▶ About this exercise: Look through the data below for the line with "Setup slack of", and transcribe it exactly together with each line after it up to and including the line with "# setup viols final ... 0". Give nothing else.

*** Extracted entries Section Begins ***

`config.mk`:
```
export PLATFORM = sky130hd
export DESIGN_NAME = coord_divider
export DESIGN_NICKNAME = d
export VERILOG_FILES = /design/src/rtl/coord_divider.sv
export SDC_FILE = /design/constraint.sdc
export NUM_CORES = 1
export LEC_CHECK = 0
export CAP_MARGIN = 20
export CELL_PAD_IN_SITES_DETAIL_PLACEMENT = 0
export CELL_PAD_IN_SITES_GLOBAL_PLACEMENT = 1
export CORE_ASPECT_RATIO = 1.5
export CORE_MARGIN = 5
export CORE_UTILIZATION = 30
export DETAILED_ROUTE_END_ITERATION = 8
export GPL_ROUTABILITY_DRIVEN = 0
export MAX_ROUTING_LAYER = met4
export PLACE_DENSITY_LB_ADDON = 0.1
export SYNTH_ARGS = -nofsm -noshare
export SYNTH_HDL_FRONTEND = slang
export SYNTH_SLANG_ARGS = --single-unit
```
`constraint.sdc`:
```
create_clock -name Clk -period 4.1 [get_ports Clk]
set_clock_uncertainty 0.05 [all_clocks]
set_input_delay 1.23 -clock Clk [delete_from_list [all_inputs] [get_ports Clk]]
set_output_delay 1.23 -clock Clk [all_outputs]
set_load 0.005 [all_outputs]
```
`src/rtl/coord_divider.sv`:
```
// Converts a linear best-match index into frame coordinates: X = FinalIndex / Width, Y = FinalIndex % Width.
// Latency: DATA_W cycles from trigger edge to result edge (same edge for a zero divisor); Done pulses the cycle after.
// Backpressure: none; triggers are sampled only in IDLE, and Start/operand changes during CALC are ignored.
module coord_divider #(
  parameter int   DATA_W     = 32,
  parameter logic AUTO_TRACK = 1'b1
) (
  input  logic              Clk,
  input  logic              Reset,
  input  logic              Start,
  input  logic [DATA_W-1:0] FinalIndex,
  input  logic [DATA_W-1:0] Width,
  output logic [DATA_W-1:0] X,
  output logic [DATA_W-1:0] Y,
  output logic              Busy,
  output logic              Done,
  output logic              DivZero
);

  localparam int CNT_W = $clog2(DATA_W + 1);

  typedef enum logic {
    IDLE = 1'b0,
    CALC = 1'b1
  } stateType;

  stateType state;
  stateType nextState;

  logic [DATA_W-1:0] quoReg;
  logic [DATA_W-1:0] remReg;
  logic [DATA_W-1:0] divisorReg;
  logic [DATA_W-1:0] snapIndex;
  logic [DATA_W-1:0] snapWidth;
  logic [CNT_W-1:0]  iterCnt;

  logic              opsChanged;
  logic              trigger;
  logic              zeroDiv;
  logic              lastIter;
  logic [DATA_W:0]   shifted;
  logic              fits;
  logic [DATA_W-1:0] trialDiff;
  logic [DATA_W-1:0] remNext;
  logic [DATA_W-1:0] quoNext;

  assign opsChanged = ({FinalIndex, Width} != {snapIndex, snapWidth});
  assign trigger    = (state == IDLE) && (Start || (AUTO_TRACK && opsChanged));
  assign zeroDiv    = (Width == '0);
  assign lastIter   = (iterCnt == CNT_W'(1));
  assign Busy       = (state == CALC);

  // One restoring step: shift the next dividend bit into the remainder and
  // subtract the divisor if it fits. Whenever it fits, the true difference is
  // below the divisor, so the low DATA_W bits of the subtraction are exact.
  assign shifted   = {remReg, quoReg[DATA_W-1]};
  assign fits      = (shifted >= {1'b0, divisorReg});
  assign trialDiff = shifted[DATA_W-1:0] - divisorReg;
  assign remNext   = fits ? trialDiff : shifted[DATA_W-1:0];
  assign quoNext   = {quoReg[DATA_W-2:0], fits};

  // State register.
  always_ff @(posedge Clk or negedge Reset) begin
    if (!Reset) begin
      state <= IDLE;
    end else begin
      state <= nextState;
    end
  end

  // Next state: a zero divisor completes in IDLE without entering CALC.
  always_comb begin
    nextState = state;
    case (state)
      IDLE:    if (trigger && !zeroDiv) nextState = CALC;
      CALC:    if (lastIter) nextState = IDLE;
      default: nextState = IDLE;
    endcase
  end

  // Operand capture, iteration datapath and registered results/flags.
  always_ff @(posedge Clk or negedge Reset) begin
    if (!Reset) begin
      quoReg     <= '0;
      remReg     <= '0;
      divisorReg <= '0;
      snapIndex  <= '0;
      snapWidth  <= '0;
      iterCnt    <= '0;
      X          <= '0;
      Y          <= '0;
      Done       <= 1'b0;
      DivZero    <= 1'b0;
    end else begin
      Done <= 1'b0;
      if (trigger) begin
        quoReg     <= FinalIndex;
        remReg     <= '0;
        divisorReg <= Width;
        snapIndex  <= FinalIndex;
        snapWidth  <= Width;
        iterCnt    <= CNT_W'(DATA_W);
        if (zeroDiv) begin
          X       <= '1;
          Y       <= FinalIndex;
          DivZero <= 1'b1;
          Done    <= 1'b1;
        end
      end else if (state == CALC) begin
        quoReg  <= quoNext;
        remReg  <= remNext;
        iterCnt <= iterCnt - CNT_W'(1);
        if (lastIter) begin
          X       <= quoNext;
          Y       <= remNext;
          DivZero <= 1'b0;
          Done    <= 1'b1;
        end
      end
    end
  end

endmodule

```
==> results.txt <==
----------------------------------------------------
[Critical path]
  Crit path capture type ... flip-flop
  Kind of start point of the critical path ... input pin
  Data required time at the worst endpoint ... 4.42 ns
  Crit path arrival time ... 4.17 ns
  Setup crit end ... Y[29]
  FF-to-FF Start ... snapWidth[25]
  Worst Setup SP ... Width[7]
  Setup slack of the most critical reg-to-reg path ... 0.65 ns
  Number of cells on the worst reg-to-reg path ... 11
  Worst flop-to-flop path endpoint ... remReg[8]
  Largest fanout on the critical path ... 7
  Worst setup path class ... input pin to flip-flop

[Yosys]
  Flop and latch count out of synthesis ... ~200
  Share of Yosys cell area claimed by the top area cell type ... between 40% and 50%
  Post-synth top area cell ... sky130_fd_sc_hd__dfrtp_1
  Post-synthesis instance area ... between 10000 and 15000 sq um
  Net count after synthesis ... ~1.3k
  Post-synthesis area per instance ... 9.31 sq um
  Distinct cells, synth ... 74
  Area contributors post-synth ... sky130_fd_sc_hd__dfrtp_1 45%, sky130_fd_sc_hd__nand2_1 6.0%, sky130_fd_sc_hd__o21ai_0 4.6%, sky130_fd_sc_hd__xnor2_1 4.4%, sky130_fd_sc_hd__ha_1 3.8%
  Dominant register cell in the synthesized netlist ... sky130_fd_sc_hd__dfrtp_1
  Number of flops mapped to enable cells by yosys ... 0
  Share of synthesized flip-flops with an asynchronous set or reset ... 100%
  Warnings from Yosys ... 0
  Synth Instances ... about 1.2k
  Sequential-to-total area share from yosys stat ... between 40% and 50%

[Finish]
  Number of nets in the finished design ... 1492
  Design Area, Final ... 14500 sq um
  Final std cells w/o fill ... roughly 1.9k
  Area growth from synthesis to layout ... 30.0%
  Post-layout utilization of the core ... roughly two fifths
  Fraction of final layout cells with drive strength greater than 1 ... around an eighth

[Timing]
  Worst slew slack as a fraction of its limit ... between 40% and 50%
  Worst Slack Setup Final ... between 0.2 and 0.25 ns
  Final critical-path share of the clock period ... between 90 and 100%
  Fmax ... between 200 and 300 MHz
  # setup viols final ... 0
  Min Hold Slack ... between 0.4 and 0.5 ns
  Max Transition Viols Final ... 0
  Post-layout min period ... about 3.9 ns
  Setup repair after global routing missed its margin ... false
  Actual slew at the worst max-slew pin ... 0.812 ns
  Final hold violation count ... 0

[Clock network]
  Buffer depth of the longest clock path ... 3
  Clock root buffer ... sky130_fd_sc_hd__clkbuf_16
  Number of hold-repair buffers added at the cts stage ... 0
  Setup Buffers After CTS ... 0
  CTS tree ... yes
  CTS Sinks ... 201
  H-Tree Depth ... 1
  Number of buffers added by the clock tree synthesis step ... 23
  Number of gates given a new drive strength after cts ... 0
  Clock latency at the later pin of the worst-skew pair ... around 0.52 ns
  Clk pin slew, worst setup/hold paths ... 0.06 ns

[Global routing]
  Global route overflow ... 0
  Met3 global-route usage ... ~2.7%
  Global-route wire length before repair ... around 63000 um
  GRT busiest layer ... met2
  Vias in the first global route ... approximately 10k
  Total GRT Usage ... ~21%
  Maximum number of pins on one net before global-route repair ... 71
  Met2 GRT Util ... between 30% and 40%
  Met1 Usage GRT ... approximately 25%
  Initial antenna violation count ... 1

[Placement]
  Detailed placer's ending HPWL ... between 30000 and 40000 um
  Dpl cells ... roughly 1.8k
  Place WS ... -0.187 ns
  Placed cell areas ... between 10000 and 15000 sq um
  Number of buffer cells added on primary ports ... around 130

[Drt]
  Initial drt markers ... around 490
  Mean routed wirelength per cell ... about 22 um
  Number of optimization iterations in the first detailed-route pass ... 5
  Antenna viol nets, final ... 0
  DR DRC count ... 0
  Via density per instance ... 5.02
  Aggregate routed wire length ... around 41000 um
  Vias after detailed routing ... between 9k and 10k

[Floorplanning]
  Die Width ... between 150 and 200 um
  Die boundary height ... ~250 um
  Die ar. ... 41200 sq um
  Effective utilization at floorplan ... between 30 and 40%
  Number of primary I/O pins ... 134
  Core footprint ... around 37000 sq um
  Count of standard-cell rows ... 86

[Worst hold path]
  Worst min-delay path category ... flip-flop to flip-flop

[Run status]
  Outcome ... finished clean

[Power]
  Leakage power summed over all cells ... ~6.2 nW
  IR Drop Worst-Case VDD ... a little under 300 uV
  Power Density ... ~590 nW/um^2

[Job]
  Max_cap viols ... 0

----------------------------------------------------
## worst min-delay path by stage
stage | from | end | cells after the start
after floorplan | iterCnt[5] | iterCnt[5] | 1
after global placement | iterCnt[5] | iterCnt[5] | 1
after detailed placement | X[20] | X[20] | 1
after CTS | iterCnt[5] | iterCnt[5] | 1
after global routing | X[14] | X[14] | 1
final | X[14] | X[14] | 1
## registers in the layout (all words and copies together) (netlist names)
register	cells
iterCnt	6
snapIndex	32
remReg	32
Done	1
DivZero	1
snapWidth	32
X	32
quoReg	32
Y	32
Busy	1
## Yosys cell counts, types with 13 or more instances
library cell                number
sky130_fd_sc_hd__o2bb2ai_1      15
sky130_fd_sc_hd__ha_1           34
sky130_fd_sc_hd__nand3_1        13
sky130_fd_sc_hd__clkbuf_1       39
sky130_fd_sc_hd__dfrtp_1       201
sky130_fd_sc_hd__o22ai_1        24
sky130_fd_sc_hd__inv_1          60
sky130_fd_sc_hd__xnor2_1        56
sky130_fd_sc_hd__o21ai_0       103
sky130_fd_sc_hd__nor3_1         31
sky130_fd_sc_hd__mux2i_1        42
sky130_fd_sc_hd__nand4_1        19
sky130_fd_sc_hd__o22a_1         31
sky130_fd_sc_hd__nand2_1       177
sky130_fd_sc_hd__nor2_1         57
sky130_fd_sc_hd__buf_2          20
sky130_fd_sc_hd__a21oi_1        69
sky130_fd_sc_hd__a211oi_2       15
## routing by layer
metal	up-vias	wire length (um)
met5	-	0
met4	0	1500
met3	53	1470
met2	179	20400
met1	4596	18100
li1	4664	-
## kinds of logic (layout without fill, tap and decap cells)
logic type	Yosys count	after routing	share of synthesized area [%]
AO/OA/AOI/OAI	358	358	22.1
other	0	2	0
XOR/XNOR	67	67	5.27
flip-flops	201	201	45.2
adder cells (fa/ha/maj)	35	35	4.00
buffers and inverters	132	342	4.88
AND/OR/NAND/NOR	360	360	14.7
multiplexers	43	43	3.88
## worst max-delay path, stage by stage
cell	delay (ns)
sky130_fd_sc_hd__clkdlybuf4s50_1	0.50
sky130_fd_sc_hd__nor4_1	0.65
sky130_fd_sc_hd__nand4_1	0.23
sky130_fd_sc_hd__nor3_2	0.22
sky130_fd_sc_hd__buf_4	0.15
sky130_fd_sc_hd__inv_1	0.06
sky130_fd_sc_hd__a211oi_2	0.70
sky130_fd_sc_hd__buf_4	0.24
sky130_fd_sc_hd__o2bb2ai_1	0.12
sky130_fd_sc_hd__a31oi_1	0.06
## cell type report
class / count / area [sq um]
fill: 3677 / 22200
timing repair buffer: 236 / 2270
multi-input combinational: 863 / 5580
sequential: 201 / 5030
clock buffer: 33 / 693
clock inverter: 8 / 47.5
antenna: 2 / 5.00
inverter: 65 / 244
tap: 484 / 606
## report_power, final
part	internal (mW)	switching, mW
combinational	1.45	2.29
clock	1.18	0.874
sequential	2.36	0.327
## cells in the final DEF, fill, tap and decap left out, types with 13 or more instances in the layout
master	count
sky130_fd_sc_hd__dfrtp_1	200
sky130_fd_sc_hd__nand2_1	177
sky130_fd_sc_hd__clkdlybuf4s50_1	132
sky130_fd_sc_hd__o21ai_0	103
sky130_fd_sc_hd__buf_4	90
sky130_fd_sc_hd__a21oi_1	69
sky130_fd_sc_hd__inv_1	60
sky130_fd_sc_hd__xnor2_1	56
sky130_fd_sc_hd__nor2_1	55
sky130_fd_sc_hd__mux2i_1	42
sky130_fd_sc_hd__ha_1	34
sky130_fd_sc_hd__nor3_1	31
sky130_fd_sc_hd__o22a_1	31
sky130_fd_sc_hd__o22ai_1	24
sky130_fd_sc_hd__clkbuf_16	23
sky130_fd_sc_hd__nand4_1	19
sky130_fd_sc_hd__o2bb2ai_1	15
sky130_fd_sc_hd__a211oi_2	15
sky130_fd_sc_hd__nand3_1	13
sky130_fd_sc_hd__buf_12	13
## metrics by stage
step	power, mW	setup TNS [ns]
2_1_floorplan	5.16	0
4_1_cts	8.56	0
3_5_place_dp	6.45	-2.02
3_3_place_gp	6.46	-1.38
6_report	8.48	0
5_1_grt	9.03	0
No activity file was read; power rests on OpenSTA's default activity.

*** Extracted entries Section Ends ***

▶ Solved problem:
  Setup slack of the most critical reg-to-reg path ... 0.65 ns
  Number of cells on the worst reg-to-reg path ... 11
  Worst flop-to-flop path endpoint ... remReg[8]
  Largest fanout on the critical path ... 7
  Worst setup path class ... input pin to flip-flop

[Yosys]
  Flop and latch count out of synthesis ... ~200
  Share of Yosys cell area claimed by the top area cell type ... between 40% and 50%
  Post-synth top area cell ... sky130_fd_sc_hd__dfrtp_1
  Post-synthesis instance area ... between 10000 and 15000 sq um
  Net count after synthesis ... ~1.3k
  Post-synthesis area per instance ... 9.31 sq um
  Distinct cells, synth ... 74
  Area contributors post-synth ... sky130_fd_sc_hd__dfrtp_1 45%, sky130_fd_sc_hd__nand2_1 6.0%, sky130_fd_sc_hd__o21ai_0 4.6%, sky130_fd_sc_hd__xnor2_1 4.4%, sky130_fd_sc_hd__ha_1 3.8%
  Dominant register cell in the synthesized netlist ... sky130_fd_sc_hd__dfrtp_1
  Number of flops mapped to enable cells by yosys ... 0
  Share of synthesized flip-flops with an asynchronous set or reset ... 100%
  Warnings from Yosys ... 0
  Synth Instances ... about 1.2k
  Sequential-to-total area share from yosys stat ... between 40% and 50%

[Finish]
  Number of nets in the finished design ... 1492
  Design Area, Final ... 14500 sq um
  Final std cells w/o fill ... roughly 1.9k
  Area growth from synthesis to layout ... 30.0%
  Post-layout utilization of the core ... roughly two fifths
  Fraction of final layout cells with drive strength greater than 1 ... around an eighth

[Timing]
  Worst slew slack as a fraction of its limit ... between 40% and 50%
  Worst Slack Setup Final ... between 0.2 and 0.25 ns
  Final critical-path share of the clock period ... between 90 and 100%
  Fmax ... between 200 and 300 MHz
  # setup viols final ... 0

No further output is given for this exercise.